これらの図において、圧電デバイス70では、下側電極板78が、枠体36の下端面に固定される薄板部78aと、この薄板部78aより外側で、枠体36の一方の側面に沿って設けられた厚板部78bとを備えている。
また、上側電極板77が、枠体の上端面に固定される薄板部77aと、この薄板部77aより外側で、枠体36の他方の側面に沿って設けられた厚板部77bとを備えている。
【0039】
本実施形態は以上のように構成されており、第1の実施形態と比較すると、下側電極板78の薄板部78aと、上側電極板77の薄板部77aとの間に枠体36を挟んで固定するだけで、圧電デバイス70を形成することができる。この場合、図9に示すように、下側電極板78の厚板部78bと上側電極板77の厚板部77bの各下面を利用して、実装基板61に半田62,63をそれぞれ適用するだけで実装電極を形成することができる。このため、上側電極77も下側電極78も折り曲げ加工することなく、簡単に圧電デバイスを構成することができる。その他の作用効果は、第1の実施形態と同じである。
【0040】
図10及び図11は、圧電デバイスの第2の実施形態の変形例1を示している。
この変形例1において、第1の実施形態及び第2の実施形態と同じ符号を付した箇所は共通する構成であるから、重複する説明は省略し、相違点を中心に説明する。
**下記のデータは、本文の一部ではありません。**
File: src/rtl/irq_gate_pkg.sv
package irq_gate_pkg;
    typedef enum logic [1:0] {
        OUT_ALLOW = 2'b00,
        OUT_TRAP  = 2'b01,
        OUT_UNDEF = 2'b10
    } outcome_e;

    typedef enum logic [2:0] {
        CLS_SELF   = 3'd0,
        CLS_GRP0   = 3'd1,
        CLS_GRP1   = 3'd2,
        CLS_COMMON = 3'd3,
        CLS_DEACT  = 3'd4
    } reg_cls_e;

    typedef enum logic {
        ST_IDLE  = 1'b0,
        ST_REPLY = 1'b1
    } gate_state_e;

    localparam int unsigned CLS_W = 3;
    localparam int unsigned NUM_CLS = 5;
endpackage

File: src/rtl/irq_gate_classify.sv
module irq_gate_classify
    import irq_gate_pkg::*;
(
    input  logic [CLS_W-1:0] reg_class,
    input  logic             nonsecure,
    input  logic             is_write,
    input  logic             trap_grp0,
    input  logic             trap_grp1,
    input  logic             trap_common,
    input  logic             trap_deact,
    output logic             cls_self,
    output logic             cls_bad,
    output logic             grp_trap
);
    // per-class trap vector, one entry per valid class
    logic [NUM_CLS-1:0] hit_vec;

    always_comb begin
        hit_vec             = '0;
        hit_vec[CLS_GRP0]   = trap_grp0;
        hit_vec[CLS_GRP1]   = trap_grp1;
        hit_vec[CLS_COMMON] = trap_common;
        hit_vec[CLS_DEACT]  = trap_common | (is_write & trap_deact);
    end

    always_comb begin
        cls_bad  = (int'(reg_class) >= NUM_CLS);
        cls_self = (reg_class == CLS_SELF);
        grp_trap = 1'b0;
        if (!cls_bad && nonsecure)
            grp_trap = hit_vec[reg_class];
    end
endmodule

File: src/rtl/irq_gate_policy.sv
module irq_gate_policy
    import irq_gate_pkg::*;
#(
    parameter int unsigned SYN_W    = 8,
    parameter logic [SYN_W-1:0] SYN_SELF = 8'h03,
    parameter logic [SYN_W-1:0] SYN_GRP  = 8'h18
) (
    input  logic [1:0]       cur_el,
    input  logic             hyp_en,
    input  logic             hyp_cp_trap,
    input  logic             sre_hyp,
    input  logic             sre_mon,
    input  logic             cls_self,
    input  logic             cls_bad,
    input  logic             grp_trap,
    output outcome_e         verdict,
    output logic [SYN_W-1:0] verdict_syn
);
    always_comb begin
        verdict     = OUT_ALLOW;
        verdict_syn = '0;
        if (cls_bad) begin
            verdict = OUT_UNDEF;
        end else begin
            unique case (cur_el)
                2'd0: verdict = OUT_UNDEF;
                2'd1: begin
                    if (cls_self) begin
                        if (hyp_en && hyp_cp_trap) begin
                            verdict     = OUT_TRAP;
                            verdict_syn = SYN_SELF;
                        end else begin
                            verdict = OUT_UNDEF;
                        end
                    end else if (grp_trap) begin
                        verdict     = OUT_TRAP;
                        verdict_syn = SYN_GRP;
                    end
                end
                2'd2: verdict = sre_hyp ? OUT_ALLOW : OUT_UNDEF;
                2'd3: verdict = sre_mon ? OUT_ALLOW : OUT_UNDEF;
                default: verdict = OUT_UNDEF;
            endcase
        end
    end
endmodule

File: src/rtl/irq_sysreg_gate.sv
module irq_sysreg_gate
    import irq_gate_pkg::*;
#(
    parameter int unsigned SYN_W = 8
) (
    input  logic             clk,
    input  logic             rst_n,
    input  logic             req_valid,
    input  logic [1:0]       cur_el,
    input  logic             hyp_en,
    input  logic             hyp_cp_trap,
    input  logic             sre_hyp,
    input  logic             sre_mon,
    input  logic             trap_grp0,
    input  logic             trap_grp1,
    input  logic             trap_common,
    input  logic             trap_deact,
    input  logic             nonsecure,
    input  logic [2:0]       reg_class,
    input  logic             is_write,
    output logic             rsp_valid,
    output logic [1:0]       outcome,
    output logic [SYN_W-1:0] syndrome
);
    logic             cls_self, cls_bad, grp_trap;
    outcome_e         verdict;
    logic [SYN_W-1:0] verdict_syn;
    gate_state_e      state_q, state_d;
    outcome_e         out_q;
    logic [SYN_W-1:0] syn_q;

    irq_gate_classify u_cls (
        .reg_class  (reg_class),
        .nonsecure  (nonsecure),
        .is_write   (is_write),
        .trap_grp0  (trap_grp0),
        .trap_grp1  (trap_grp1),
        .trap_common(trap_common),
        .trap_deact (trap_deact),
        .cls_self   (cls_self),
        .cls_bad    (cls_bad),
        .grp_trap   (grp_trap)
    );

    irq_gate_policy #(.SYN_W(SYN_W), .SYN_SELF(SYN_W'(8'h03)), .SYN_GRP(SYN_W'(8'h18))) u_pol (
        .cur_el     (cur_el),
        .hyp_en     (hyp_en),
        .hyp_cp_trap(hyp_cp_trap),
        .sre_hyp    (sre_hyp),
        .sre_mon    (sre_mon),
        .cls_self   (cls_self),
        .cls_bad    (cls_bad),
        .grp_trap   (grp_trap),
        .verdict    (verdict),
        .verdict_syn(verdict_syn)
    );

    // next-state: IDLE_TO_REPLY, REPLY_TO_REPLY, REPLY_TO_IDLE
    always_comb begin
        unique case (state_q)
            ST_IDLE:  state_d = req_valid ? ST_REPLY : ST_IDLE;
            ST_REPLY: state_d = req_valid ? ST_REPLY : ST_IDLE;
            default:  state_d = ST_IDLE;
        endcase
    end

    always_ff @(posedge clk) begin
        if (!rst_n) state_q <= ST_IDLE;
        else        state_q <= state_d;
    end

    always_ff @(posedge clk) begin
        if (!rst_n) begin
            out_q <= OUT_ALLOW;
            syn_q <= '0;
        end else if (req_valid) begin
            out_q <= verdict;
            syn_q <= verdict_syn;
        end
    end

    assign rsp_valid = (state_q == ST_REPLY);
    assign outcome   = out_q;
    assign syndrome  = syn_q;

    p_latency_r2: assert property (@(posedge clk) disable iff (!rst_n)
        req_valid |=> rsp_valid);
    p_quiet_r2: assert property (@(posedge clk) disable iff (!rst_n)
        !req_valid |=> (!rsp_valid && $stable(outcome) && $stable(syndrome)));
    p_el0_undef_r3: assert property (@(posedge clk) disable iff (!rst_n)
        (req_valid && cur_el == 2'd0) |=> outcome == OUT_UNDEF);
    p_self_l1_r4: assert property (@(posedge clk) disable iff (!rst_n)
        (req_valid && cur_el == 2'd1 && reg_class == 3'd0)
        |=> ((outcome == OUT_TRAP && syndrome == SYN_W'(8'h03)) || outcome == OUT_UNDEF));
    p_reserved_r10: assert property (@(posedge clk) disable iff (!rst_n)
        (req_valid && reg_class > 3'd4) |=> outcome == OUT_UNDEF);
    p_legal_code_r11: assert property (@(posedge clk) disable iff (!rst_n)
        outcome != 2'b11);
    p_syn_zero_r11: assert property (@(posedge clk) disable iff (!rst_n)
        (rsp_valid && outcome != OUT_TRAP) |-> syndrome == '0);
endmodule

File: config.mk
export PLATFORM = sky130hd
export DESIGN_NAME = irq_sysreg_gate
export DESIGN_NICKNAME = d
export VERILOG_FILES = /design/src/rtl/irq_gate_pkg.sv /design/src/rtl/irq_gate_classify.sv /design/src/rtl/irq_gate_policy.sv /design/src/rtl/irq_sysreg_gate.sv
export SDC_FILE = /design/constraint.sdc
export NUM_CORES = 1
export LEC_CHECK = 0
export BUFFER_PORTS_ARGS = -buffer_cell sky130_fd_sc_hd__buf_2
export CAP_MARGIN = 0
export CORE_AREA = 2 2 39 41
export CTS_CLUSTER_SIZE = 12
export DETAILED_ROUTE_END_ITERATION = 8
export DIE_AREA = 0 0 41 43
export PLACE_DENSITY_LB_ADDON = 0.25
export SLEW_MARGIN = 20
export SYNTH_ARGS = -nofsm -noshare
export SYNTH_HDL_FRONTEND = slang
export SYNTH_SLANG_ARGS = --single-unit
File: constraint.sdc
create_clock -name clk -period 0.8 [get_ports clk]
set_input_delay 0.04 -clock clk [delete_from_list [all_inputs] [get_ports clk]]
set_output_delay 0.04 -clock clk [all_outputs]
set_load 0.005 [all_outputs]
==> results of run 1 <==
[cells in the final DEF (no fill, tap or decap), types with 2 or more instances in the layout]
cell type,instances
sky130_fd_sc_hd__buf_4,3
sky130_fd_sc_hd__inv_1,2
sky130_fd_sc_hd__clkbuf_4,3
sky130_fd_sc_hd__buf_6,2
sky130_fd_sc_hd__buf_2,23
sky130_fd_sc_hd__and2_1,2
sky130_fd_sc_hd__nand2b_1,2
sky130_fd_sc_hd__dfxtp_1,4
sky130_fd_sc_hd__o21ai_0,2
sky130_fd_sc_hd__a21oi_1,4
sky130_fd_sc_hd__conb_1,4
[power breakdown]
part | total [W] | switching [W] | internal (W)
Combinational | 0.000135 | 0.0000644 | 0.0000709
Clock | 0.000293 | 0.000104 | 0.000189
Sequential | 0.000261 | 0.00000302 | 0.000258
[critical path: cells and delay by family (launching register included)]
kind            cells  cell delay [ns]
simple gates        1             0.12
compound gates      2             0.26
flops               1             0.32
[sequential cells by signal, indices dropped and copies added, names as in the netlist]
name,count
syndrome,2
outcome,2
rsp_valid,1
[metrics by stage]
step                total power (W)  utilization (%)
floorplan                  0.000326                -
global placement           0.000393             32.9
detailed placement         0.000393             32.9
CTS                        0.000691             35.6
global route               0.000728             37.3
finish                     0.000690             37.3
[cell type report]
type                    instances  area share (%)
clock buffers                   4            5.10
inverters                       2            1.46
well taps                      16            3.88
flip-flops and latches          5            19.7
repair buffers                 28            31.1
multi-input cells              29            38.8
[cell families (layout without fill, tap and decap cells)]
family                 after synthesis  in the layout  synth area share (%)
DFF                                  5              5                  31.4
AOI/OAI and AO/OA                   13             13                  27.8
other                                1              4                  1.18
and+or+nand+nor                     12             12                  23.1
buffers and inverters                8             34                  16.5
[metal layers]
layer	part of all wire [%]	GRT usage, %	vias up
li1	-	-	191
met1	37	10.4	161
met2	52	16.3	17
met3	9.2	2.09	2
met4	1.7	6.00	0
met5	0	0	-
[path summary, 6_finish.rpt]
| path | startpoint | end | slack, ns |
|---|---|---|---|
| setup reg to reg | outcome[0] | outcome[0] | -0.03 |
| hold / removal | req_valid | syndrome[3] | 0.06 |
| setup / recovery | outcome[0] | outcome[0] | -0.03 |
| hold reg to reg | syndrome[1] | syndrome[1] | 0.48 |
[what timing repair did]
action / CTS / global route
gates cloned: 0 / 0
gates resized for setup: 3 / 4
pin swaps: 1 / 1
hold buffers: 0 / 0
endpoints found under the setup margin: 2 / 2
==> results.rst, run 1 <==
.. list-table::
   :header-rows: 1

   * - Metric
     - Value
   * - Most frequently used cell type in the post-synthesis netlist
     - sky130_fd_sc_hd__buf_4
   * - Antenna Violating Nets Remaining
     - 0
   * - Number of buffers inserted to repair setup after CTS
     - 0
   * - Number of buffers created by CTS
     - 3
   * - Summed instance area of the synthesized netlist
     - 319 um2
   * - Path type of the worst min-delay path
     - in2reg
   * - Synthesized instance count
     - 39
   * - Routed WL
     - 815 um
   * - Sequential standard cell area
     - 101 um2
   * - Drt initial violations
     - 9
   * - Ranking of synthesized cells by area
     - sky130_fd_sc_hd__dfxtp_1 31%, sky130_fd_sc_hd__buf_4 14%, sky130_fd_sc_hd__a21oi_1 6.3%
   * - Worst-path cell with the longest stage delay
     - sky130_fd_sc_hd__dfxtp_2
   * - Die Height
     - 43 um
   * - Detailed Place HPWL
     - 652 um
   * - Kind of start point of the critical path
     - flop
   * - Final hold violation count
     - 0
   * - Clk_lat worst skew
     - 0.24 ns
   * - Maximum clock skew at final layout
     - 0 ns
   * - Core footprint
     - 1380 um2
   * - Kind of critical path
     - reg2reg
   * - Required time at the endpoint of the critical path
     - 0.92 ns
   * - Fraction of the yosys area taken by sequential cells
     - 31.4%
   * - Via density per instance
     - 4.42
   * - Failing checks
     - negative setup slack
   * - Post-layout instance count excluding filler cells
     - 84
   * - Critical Path Fanout Max
     - 2
   * - DRC violations left
     - 0
   * - Std-Cell Rows
     - 14
   * - Design Area, Final
     - 515 um2
   * - Chain of cells forming the critical path
     - nor2b_4 -> a41oi_2 -> o32ai_2
   * - Synthesized area divided by synthesized cell count
     - 8.18 um2
   * - Tot GR Track Use
     - 9.76%
   * - Footprint of the multi-input gates
     - 200 um2
   * - Count of buffers from port buffering
     - 24
   * - Clock root buffer
     - sky130_fd_sc_hd__clkbuf_4
   * - Worst hold slack
     - 0.0616 ns
   * - Min Tclk post-route
     - 0.830 ns
   * - Worst setup slack after placement
     - -0.154 ns
   * - Synth top area share
     - 31.4%
   * - Clock slew at reported path FFs
     - 0.04 ns
   * - Most frequent cells after synthesis
     - 6 x sky130_fd_sc_hd__buf_4, 5 x sky130_fd_sc_hd__dfxtp_1, 4 x sky130_fd_sc_hd__a21oi_1
   * - Worst hold stages
     - 2
   * - Sinks on the clock net
     - 5
   * - DR vias
     - 371
   * - Most frequently used flop master after synthesis
     - sky130_fd_sc_hd__dfxtp_1
   * - Weighted congestion at the end of routability-driven global placement
     - 0.761
   * - Synth Warn #
     - 0
   * - Achievable clock frequency
     - 1.21 GHz
   * - Total placed cells including tap cells
     - 80
   * - Power per cell area
     - 1340 nW/um2
   * - Clock H-tree levels
     - 1
   * - Length in cells of the worst reg-to-reg path
     - 3
   * - Number of fill cells
     - 155
   * - DIE WIDTH
     - 41 um
   * - Leading area contributor after synthesis
     - sky130_fd_sc_hd__dfxtp_1
   * - Final period util
     - 104%
   * - Maximum number of pins on one net before global-route repair
     - 7
   * - Fin. max-slew vios
     - 0
   * - Via count of the first global-routing pass
     - 319
   * - Number of failing setup endpoints in the final timing report
     - 2
   * - Summed negative setup slack over all endpoints
     - -0.0465 ns
   * - Run status
     - complete, but fails checks
   * - Synthesis-to-finish area growth
     - 61.6%
   * - Number of diodes added for antenna fixing
     - 0
   * - Post-route worst setup slack
     - -0.0295 ns
   * - Boundary pin count
     - 29
   * - Ratio of cells with drive above 1 in the final layout
     - 51.5%
   * - Number of iterations in the first detailed-routing pass
     - 4
   * - Clock tree from TritonCTS
     - built
   * - Post-Place Cell Area
     - 455 um2
   * - Arrival @ worst endpoint
     - 0.95 ns
   * - Async set-or-reset flop fraction in the synthesized netlist
     - 0%
   * - Leakage
     - 0.245 nW
   * - Initial Utilization
     - 23.1%
   * - Delay of the slowest cell on the worst path
     - 0.32 ns
   * - Residual overflow from global routing
     - 0
   * - Setup repair after global routing missed its margin
     - true
   * - Sort of element at the end of the critical path
     - flop
   * - Detail-routed net length per standard cell
     - 9.70 um
   * - Number of nets in the finished design
     - 87
   * - Floorplan die area
     - 1760 um2
   * - Register bit count reported by yosys
     - 5
   * - Largest vdd supply drop
     - 476 uV
   * - Count of maximum capacitance violations
     - 0
   * - Initial antenna violation count
     - 0
   * - Wire length of the first global-routing pass
     - 1.15 mm
   * - Post-synthesis cell type count
     - 20
   * - Number of flops mapped to enable cells by yosys
     - 0
   * - Max clock buf depth
     - 2
Power figures use the tool's default switching activity.
==> run 2, diff against run 1 <==
CTS_BUF_LIST = sky130_fd_sc_hd__clkbuf_4   (was unset)
==> run 2 against run 1 <==
Routed wire length shrank 0.12%; sequential power about the same; highest routed layer unchanged; global-route usage is the same; total power up 5.1%; die area unchanged; count of clock-buffer cells in the layout stayed put; largest cell class unchanged; combinational power hardly changed; via count is the same; the run still ends with negative setup slack left.
==> results.rst, run 2 (same netlist as run 1, synthesis figures left out) <==
.. list-table::
   :header-rows: 1

   * - Metric
     - Value
   * - Run status
     - complete, but fails checks
   * - Failing checks
     - negative setup slack
   * - Floorplan die area
     - 1760 um2
   * - Clk_lat worst skew
     - 0.24 ns
   * - DIE WIDTH
     - 41 um
   * - Number of iterations in the first detailed-routing pass
     - 4
   * - Boundary pin count
     - 29
   * - Tot GR Track Use
     - 9.76%
   * - Synthesis-to-finish area growth
     - 62.7%
   * - Summed negative setup slack over all endpoints
     - -0.0466 ns
   * - Number of nets in the finished design
     - 87
   * - Number of failing setup endpoints in the final timing report
     - 2
   * - Delay of the slowest cell on the worst path
     - 0.32 ns
   * - Final hold violation count
     - 0
   * - Path type of the worst min-delay path
     - in2reg
   * - Worst-path cell with the longest stage delay
     - sky130_fd_sc_hd__dfxtp_2
   * - Ratio of cells with drive above 1 in the final layout
     - 52.9%
   * - Std-Cell Rows
     - 14
   * - Detail-routed net length per standard cell
     - 9.69 um
   * - Maximum clock skew at final layout
     - 0 ns
   * - DR vias
     - 371
   * - DRC violations left
     - 0
   * - Count of maximum capacitance violations
     - 0
   * - Hold Crit Start
     - req_valid
   * - Sinks on the clock net
     - 5
   * - Post-route worst setup slack
     - -0.0296 ns
   * - Number of buffers inserted for hold repair after clock tree synthesis
     - 0
   * - Chain of cells forming the critical path
     - nor2b_4 -> a41oi_2 -> o32ai_2
   * - Length in cells of the worst reg-to-reg path
     - 3
   * - Via density per instance
     - 4.42
   * - Kind of start point of the critical path
     - flop
   * - Drt initial violations
     - 9
   * - Routed WL
     - 814 um
   * - Setup repair after global routing missed its margin
     - true
   * - Antenna Violating Nets Remaining
     - 0
   * - Power per cell area
     - 1400 nW/um2
   * - Residual overflow from global routing
     - 0
   * - Most frequent standard cell in the layout excluding fill and tap cells
     - sky130_fd_sc_hd__buf_2
   * - Sort of element at the end of the critical path
     - flop
   * - Critical Path Fanout Max
     - 2
   * - Fin. max-slew vios
     - 0
   * - Required time at the endpoint of the critical path
     - 0.92 ns
   * - Detailed Place HPWL
     - 652 um
   * - Initial antenna violation count
     - 0
   * - Final period util
     - 104%
   * - Crit path buffers/inverters
     - 0
   * - Clock H-tree levels
     - 1
   * - Worst reg-to-reg setup slack
     - -0.03 ns
   * - Post-layout util
     - 37.5%
   * - Number of buffers inserted to repair setup after CTS
     - 0
   * - Initial Utilization
     - 23.1%
   * - Leakage
     - 0.248 nW
   * - Clock tree from TritonCTS
     - built
   * - Wire length of the first global-routing pass
     - 1.15 mm
   * - Clock slew at reported path FFs
     - 0.04 ns
   * - Kind of critical path
     - reg2reg
   * - Core footprint
     - 1380 um2
   * - Die Height
     - 43 um
   * - Cell depth of the worst setup path
     - 3
   * - Arrival @ worst endpoint
     - 0.95 ns
   * - Number of buffers created by CTS
     - 3
   * - Critical Path Source
     - outcome[0]
   * - Largest vdd supply drop
     - 481 uV
   * - Commonest cells after routing, fill and taps aside
     - 23 x sky130_fd_sc_hd__buf_2, 4 x sky130_fd_sc_hd__a21oi_1, 4 x sky130_fd_sc_hd__conb_1, 4 x sky130_fd_sc_hd__clkbuf_4, 4 x sky130_fd_sc_hd__dfxtp_1
   * - Clock root buffer
     - sky130_fd_sc_hd__clkbuf_4
   * - Family of cells with the greatest summed delay on the critical path
     - flip-flops
   * - Worst r2r dst
     - outcome[0]
   * - Critical register-to-register path startpoint
     - outcome[0]
   * - Achievable clock frequency
     - 1.21 GHz
   * - Count of buffers from port buffering
     - 24
   * - Min Tclk post-route
     - 0.830 ns
   * - Weighted congestion at the end of routability-driven global placement
     - 0.761
   * - Number of diodes added for antenna fixing
     - 0
   * - Maximum number of pins on one net before global-route repair
     - 7
   * - Max clock buf depth
     - 2
   * - Via count of the first global-routing pass
     - 319
   * - Crit path to
     - outcome[0]
   * - Worst setup slack after placement
     - -0.154 ns
[run 2: layout make-up]
cell class	instances	area (um2)
Timing Repair Buffer	28	160
Inverter	2	7.51
Multi-Input combinational cell	29	200
Tap cell	16	20.0
Sequential cell	5	101
Fill cell	154	865
Clock buffer	4	30.0
[run 2: per-layer routing]
layer	vias to the layer above	routed length, um	GRT usage, %
met2	17	423	16.3
li1	191	-	-
met4	0	14	6.00
met5	-	0	0
met1	161	300	10.4
met3	2	75	2.09
[run 2: worst min-delay path by stage]
stage | endpoint | slack (ns) | depth (start not counted)
2_1_floorplan | syndrome[3] | 0.14 | 1
4_1_cts | syndrome[3] | 0.02 | 2
3_5_place_dp | syndrome[3] | 0.28 | 2
6_report | syndrome[3] | 0.06 | 2
3_3_place_gp | syndrome[3] | 0.28 | 2
5_1_grt | syndrome[3] | 0.08 | 2
[run 2: through the flow]
| step | instance area, um2 | cells | power (W) | hold WS [ns] |
|---|---|---|---|---|
| floorplan | 330 | 42 | 0.000326 | 0.137 |
| global placement | 455 | 80 | 0.000393 | 0.279 |
| detailed placement | 455 | 80 | 0.000393 | 0.279 |
| CTS | 497 | 84 | 0.000725 | 0.0245 |
| global route | 519 | 84 | 0.000762 | 0.0777 |
| finish | 519 | 84 | 0.000725 | 0.0611 |
[run 2: what timing repair did]
item,4_1_cts,5_1_grt
pin swaps,1,1
resized for setup,3,4
endpoints found under the setup margin,2,2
変形例1では、図8及び図9の圧電デバイス70と比較すると、上側電極板77に、孔封止用の貫通孔71を形成した点のみ相違し、他の構成は全く同一である。
【0041】
図10は、圧電振動片70の変形例1の概略斜視図、図11は図10のD−D線概略断面図である。
これらの図において、上側電極板77には、後述する孔封止を行うための貫通孔71が形成されている。このような貫通孔71は、上側電極板77を形成する工程で予め穿孔するだけの簡単な作業で設けることができる。このような貫通孔71を形成すると、上側電極板77と下側電極板78を枠体36に固定した後で、熱処理工程等の熱が加わる工程を経た場合においても、この上側電極板77の孔封止用の貫通孔71から、ガスを外部に排出した上で、この貫通孔71を孔封止工程において気密に封止することが可能となる。この点については、後述する製造工程でさらに説明する。
【0042】
ここで、図11の場合には、上側電極板77の孔封止用の貫通孔71は単純なひとつの貫通孔として図示されているが、これに限らず、上向きの段部を備えるように、内径の異なる2つの貫通孔を連続した形態としてもよい。すなわち、外部に開口した上側の貫通孔の内径を大きくし、枠体36の内部空間S2に開口する側の貫通孔の内径をより小さくした構成とすることもできる。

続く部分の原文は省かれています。